The attorneys at Penn responded by letter, indicating that Louis Vuitton’s complaint failed any conceivable interpretation of trademark law — outlining the standard claims such as confusion, blurring, or tarnishment — and asserted the obvious defenses provided by law for noncommercial and educational fair use. It indicated that the general counsel had told the students to “make it work” with the unmodified version of the poster, and concluded by inviting Louis Vuitton attorneys to attend the symposium (presumably to learn a bit more about how trademark law actually works.)

I, for one, am offended that the Center for Information Technology Policy here at Princeton has not received any Cease & Desist letters accusing us of “egregious action [that] is not only a serious willful infringement” of fashion trademarks, but “may also may mislead others into thinking that this type of unlawful behavior is somehow ‘legal’ or constitutes ‘fair use’.” You see, our lecture this Thursday at 12:30pm at Princeton by Deven Desai, “An Information Approach to Trademarks”, has a poster that includes portions of registered fashion industry trademarks as well. Attorneys from Christian Dior and Ralph Lauren, we welcome you to attend our event.

Comments

  1. Mr. Momoto says:

    …of witnessing Little Lord Louis Vuitton slapped across his smug face with the parodical imprinted lambskin Penn State dueling glove. Nice.

    • Anonymous says:

      Penn State is the state school with the excellent sports teams and subsequent fiasco over Joe Paterno and the institutional protection of an alleged pedophile; University of Pennsylvania is the Ivy League private school. I believe the author is referring to the latter.

  2. midinerd says:

    Get it, girl!

  3. (presumably to learn a bit more about how trademark law actually works.)

    I thought the counsel for Penn showed great restraint and class in the invitation for the conference by not even hinting that Vuitton’s lawyer might learn something there about trademark law.

  4. Becker Peters says:

    obvious defenses provided by law for noncommercial and educational fair use.

    If it’s used for educational, non-commercial purposes, which in this case it is, then using it should be fine. Many posters or art projects made in class for school’s that I have seen are based on something that the student chooses, whether it’s a band or brand or something else that’s trademarked. Part of that band or brand is used and modified in the project. It’s for educational and non-commercial use.

    http://www.beckerpeters.com

    • Anonymous says:

      I don’t think there is such a thing as educational fair use of TRADEMARKS? There is a fair use exception in trademark law, but I’m not sure this is it. It’s certainly not as cut and dry as the University is making it out. I look at that poster and think that LV is sponsoring the symposium.

      • Anonymous says:

        Most educational use is exempt from trademark law because it is not “use in commerce” of the mark.

  5. Anonymous says:

    …if only every artist was equally armed.

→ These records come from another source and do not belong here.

===== src/rtl/seq11_pattern_tx_if.sv =====
// Request/stream bundle between a frame requester and the "11" pattern transmitter.
// The master drives the frame request; the slave (transmitter) drives the stream and status.
interface seq11_pattern_tx_if #(
   parameter int WIDTH = 8,
   parameter int LEN_W = 4,
   parameter int CNT_W = 3
);
   logic             start;
   logic [WIDTH-1:0] pat;
   logic [LEN_W-1:0] len;
   logic             x;
   logic             x_valid;
   logic             busy;
   logic             done;
   logic [CNT_W-1:0] exp_cnt;

   modport master (output start, pat, len, input x, x_valid, busy, done, exp_cnt);
   modport slave  (input start, pat, len, output x, x_valid, busy, done, exp_cnt);
endinterface


===== src/rtl/seq11_pattern_tx.sv =====
// Serial pattern transmitter feeding the "11" detector, LSB first, one bit per clock.
// Alongside the stream it keeps the golden count of overlapping "11" pairs sent in the frame.
module seq11_pattern_tx #(
   parameter int WIDTH = 8,
   parameter int LEN_W = 4,
   parameter int CNT_W = 3
) (
   input logic             clk,
   input logic             rst_b,
   seq11_pattern_tx_if.slave bus
);
   typedef enum logic [1:0] {IDLE, SHIFT, DONE} state_t;

   localparam logic [CNT_W-1:0] CNT_MAX = '1;
   localparam logic [LEN_W-1:0] LEN_MAX = LEN_W'(WIDTH);

   state_t           state;
   logic [WIDTH-1:0] shift_reg;
   logic [LEN_W-1:0] bits_left;
   logic             prev;
   logic             x_q;
   logic             x_valid_q;
   logic             busy_q;
   logic             done_q;
   logic [CNT_W-1:0] exp_cnt_q;
   logic [LEN_W-1:0] eff_len;

   always_comb begin
      eff_len = bus.len;
      if (bus.len > LEN_MAX) eff_len = LEN_MAX;
   end

   // The first bit is loaded onto x at the accepting edge so it appears one cycle
   // after start; bits_left counts the bits still waiting behind the one on x.
   // Each bit is scored against prev at the edge that ends its cycle.
   always_ff @(posedge clk or negedge rst_b) begin
      if (!rst_b) begin
         state     <= IDLE;
         shift_reg <= '0;
         bits_left <= '0;
         prev      <= 1'b0;
         x_q       <= 1'b0;
         x_valid_q <= 1'b0;
         busy_q    <= 1'b0;
         done_q    <= 1'b0;
         exp_cnt_q <= '0;
      end else begin
         case (state)
            IDLE: begin
               x_q       <= 1'b0;
               x_valid_q <= 1'b0;
               busy_q    <= 1'b0;
               done_q    <= 1'b0;
               if (bus.start) begin
                  exp_cnt_q <= '0;
                  prev      <= 1'b0;
                  shift_reg <= bus.pat >> 1;
                  if (eff_len == '0) begin
                     state     <= DONE;
                     done_q    <= 1'b1;
                     bits_left <= '0;
                  end else begin
                     state     <= SHIFT;
                     x_q       <= bus.pat[0];
                     x_valid_q <= 1'b1;
                     busy_q    <= 1'b1;
                     bits_left <= eff_len - 1'b1;
                  end
               end
            end
            SHIFT: begin
               if (x_q && prev && (exp_cnt_q != CNT_MAX)) exp_cnt_q <= exp_cnt_q + 1'b1;
               prev <= x_q;
               if (bits_left == '0) begin
                  state     <= DONE;
                  x_q       <= 1'b0;
                  x_valid_q <= 1'b0;
                  busy_q    <= 1'b0;
                  done_q    <= 1'b1;
               end else begin
                  x_q       <= shift_reg[0];
                  shift_reg <= shift_reg >> 1;
                  bits_left <= bits_left - 1'b1;
               end
            end
            DONE: begin
               state  <= IDLE;
               done_q <= 1'b0;
            end
            default: begin
               state     <= IDLE;
               x_q       <= 1'b0;
               x_valid_q <= 1'b0;
               busy_q    <= 1'b0;
               done_q    <= 1'b0;
            end
         endcase
      end
   end

   assign bus.x       = x_q;
   assign bus.x_valid = x_valid_q;
   assign bus.busy    = busy_q;
   assign bus.done    = done_q;
   assign bus.exp_cnt = exp_cnt_q;
endmodule


===== src/flat_wrapper.sv =====
// flat-port wrapper written by rule: the top's interface ports become plain ports
module seq11_pattern_tx_flat 
#(
   parameter int WIDTH = 8,
   parameter int LEN_W = 4,
   parameter int CNT_W = 3
)
  (clk, rst_b, bus_start, bus_pat, bus_len, bus_x, bus_x_valid, bus_busy, bus_done, bus_exp_cnt);
  seq11_pattern_tx_if #(.WIDTH(WIDTH), .LEN_W(LEN_W), .CNT_W(CNT_W)) bus_i ();
  input logic clk;
  input logic rst_b;
  input wire logic [$bits(bus_i.start)-1:0] bus_start;
  input wire logic [$bits(bus_i.pat)-1:0] bus_pat;
  input wire logic [$bits(bus_i.len)-1:0] bus_len;
  output wire logic [$bits(bus_i.x)-1:0] bus_x;
  output wire logic [$bits(bus_i.x_valid)-1:0] bus_x_valid;
  output wire logic [$bits(bus_i.busy)-1:0] bus_busy;
  output wire logic [$bits(bus_i.done)-1:0] bus_done;
  output wire logic [$bits(bus_i.exp_cnt)-1:0] bus_exp_cnt;
  assign bus_i.start = bus_start;
  assign bus_i.pat = bus_pat;
  assign bus_i.len = bus_len;
  assign bus_x = bus_i.x;
  assign bus_x_valid = bus_i.x_valid;
  assign bus_busy = bus_i.busy;
  assign bus_done = bus_i.done;
  assign bus_exp_cnt = bus_i.exp_cnt;
  seq11_pattern_tx #(.WIDTH(WIDTH), .LEN_W(LEN_W), .CNT_W(CNT_W)) u_core (.clk(clk), .rst_b(rst_b), .bus(bus_i));
endmodule

===== config.mk =====
export PLATFORM = sky130hd
export DESIGN_NAME = seq11_pattern_tx_flat
export DESIGN_NICKNAME = d
export VERILOG_FILES = /design/src/rtl/seq11_pattern_tx_if.sv /design/src/rtl/seq11_pattern_tx.sv /design/src/flat_wrapper.sv
export SDC_FILE = /design/constraint.sdc
export NUM_CORES = 1
export LEC_CHECK = 0
export BUFFER_PORTS_ARGS = -buffer_cell sky130_fd_sc_hd__buf_2
export CAP_MARGIN = 20
export CORE_ASPECT_RATIO = 1.4
export CORE_UTILIZATION = 45
export CTS_BUF_LIST = sky130_fd_sc_hd__clkbuf_2 sky130_fd_sc_hd__clkbuf_4 sky130_fd_sc_hd__clkbuf_8
export CTS_CLUSTER_SIZE = 24
export DETAILED_ROUTE_END_ITERATION = 8
export GPL_ROUTABILITY_DRIVEN = 0
export PLACE_DENSITY = 0.67
export SYNTH_ARGS = -nofsm -noshare
export SYNTH_HDL_FRONTEND = slang
export SYNTH_SLANG_ARGS = --single-unit

===== constraint.sdc =====
create_clock -name clk -period 1.9 [get_ports clk]
set_clock_uncertainty 0.05 [all_clocks]
set_input_delay 0.095 -clock clk [delete_from_list [all_inputs] [get_ports clk]]
set_output_delay 0.095 -clock clk [all_outputs]
set_load 0.03 [all_outputs]

Yosys cells after proc, flatten, opt, wreduce, memory -nomap -nowiden
Cells that the tools add are included.
{"block": "totals", "regBits": 21, "input_bits": 15, "output_inout_bits": 7, "elab_cells": 60}
{"block": "classes", "add_sub_neg": 3, "magnitude_cmp": 1, "n_eq_ne": 7, "mux": 29, "bitwise_logic": 1, "n_reduce_logical": 11}
{"op": "4-bit two-way mux", "n": 4}
{"op": "8-bit two-way mux", "n": 2}
{"op": "8-bit case mux with 2 select lines", "n": 1}
{"op": "1-bit two-way mux", "n": 10}
{"op": "4-bit logical NOT", "n": 2}
{"op": "4-bit case mux with 2 select lines", "n": 1}
{"op": "4-bit by 1-bit subtractor with 4-bit output, second input constant", "n": 2}
{"op": "2-bit two-way mux", "n": 3}
{"op": "3-bit two-way mux", "n": 2}
{"op": "1-bit case mux with 3 select lines", "n": 2}
{"op": "3-bit case mux with 2 select lines", "n": 1}
{"op": "2-bit AND reduction", "n": 3}
{"op": "3-bit AND reduction", "n": 2}
{"op": "4-bit greater-than comparator, second input constant", "n": 1}
{"op": "2-bit by 1-bit != test with 1-bit output, second input constant", "n": 2}
{"op": "2-bit != test, second input constant", "n": 2}
{"op": "1-bit case mux with 2 select lines", "n": 2}
{"op": "2-bit case mux with 2 select lines", "n": 1}
{"op": "3-bit by 1-bit adder with 3-bit output, second input constant", "n": 1}
{"op": "3-bit != test, second input constant", "n": 1}
{"op": "2-bit by 1-bit == test with 1-bit output, second input constant", "n": 1}
{"op": "2-bit == test, second input constant", "n": 1}
{"op": "1-bit logical AND", "n": 2}
{"op": "2-bit logical NOT", "n": 1}
{"op": "2 further kinds", "n": 2}

Logic depth before layout (Yosys ltp)
Gate-level depths: netlist of the first run.
{"block": "depth", "ltp_word": 6, "depth_mapped": 5}

Least setup slack after synthesis of the first run
No wires, ideal clock.
{"block": "synth_path", "kind": "register -> register", "start": "reg u_core.bits_left[0]", "end": "reg u_core.shift_reg[3]", "t_arrival_ps": 1395, "required_ps": 1725, "setup_slack_ps": 331, "stages_incl_launch_ff": 6, "synth_period_minus_slack_ps": 1569, "cell_sequence": "dfrtp_1 -> inv_1 -> ha_1 -> and4bb_4 -> nor2_4 -> mux2_2"}
{"block": "synth_via", "elab_chain_len": 3}
{"item": "start, declared", "line_no": "seq11_pattern_tx.sv:19", "text": "logic [LEN_W-1:0] bits_left;"}
{"item": "start signal, assigned", "line_no": "seq11_pattern_tx.sv:67", "text": "bits_left <= eff_len - 1'b1;"}
{"item": "start signal, assigned", "line_no": "seq11_pattern_tx.sv:83", "text": "bits_left <= bits_left - 1'b1;"}
{"item": "4-bit logical NOT", "line_no": "seq11_pattern_tx.sv:74", "text": "if (bits_left == '0) begin"}
{"item": "2-bit != test (no source line)"}
{"item": "3-bit AND reduction (no source line)"}
{"item": "end signal, assigned", "line_no": "seq11_pattern_tx.sv:57", "text": "shift_reg <= bus.pat >> 1;"}
{"item": "end signal, assigned", "line_no": "seq11_pattern_tx.sv:82", "text": "shift_reg <= shift_reg >> 1;"}
{"item": "end, declared", "line_no": "seq11_pattern_tx.sv:18", "text": "logic [WIDTH-1:0] shift_reg;"}
Every way passes these cells.
A chain may end at the register's enable or synchronous reset.

Worst setup path after layout of the first run
{"block": "layout_path", "start": "reg u_core.bits_left[0]", "end": "reg u_core.shift_reg[4]"}
The elaborated chain is that of the path after synthesis.

==> results of run 1 <==
==> per-stage QoR <==
step                      total power, mW  cells
after floorplan                      1.72     96
after detailed placement             1.92    148
after global placement               1.88    148
after global routing                 2.41    155
final                                2.28    155
after CTS                            2.29    155
==> layout by cell type (no fill, tap or decap), types with 2 or more instances in the layout <==
| master | instances |
|---|---|
| buf_2 | 21 |
| buf_4 | 2 |
| clkbuf_4 | 3 |
| dfrtp_1 | 20 |
| dlygate4sd3_1 | 3 |
| ha_1 | 3 |
| inv_1 | 7 |
| mux2_2 | 6 |
| mux2_4 | 6 |
| mux2i_1 | 5 |
| nand2_1 | 5 |
| nand4b_1 | 2 |
| nor2_1 | 2 |
| nor3_1 | 3 |
| nor3b_1 | 2 |
| o21ai_0 | 3 |
| o22ai_1 | 2 |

    The problem isn’t the cease and desist letter, but the cost of challenging one.

    Most of us can’t afford to keep a lawyer on retainer. Without a good defense, a cease and desist letter must be obeyed, or you’ll be sued into oblivion.

  6. C U Anon says:

    LV’s bags were not designed by the normal LV in house staff, the were designed by a British young lady called Emma Hill, who has a long and enviable succession of success, including having her “accessories” being the first ever on the Paris catwalk.

    When a fashion industry award was handed out for the bags she designed for LV she was not allowed to attend or pick up the award…

    LV and partner are some of the worst stealers of credit known to mankind and the use of lawyers in this way realy does not surprise me in the slightest…

    So give credit where credit is due LV & partner you are the biggest hypocritical stealers of other peopels ideas and talent, whilst being the least talented self promoters around, may you croak like rancid toads on the bubles in the champagne you drink at others expense.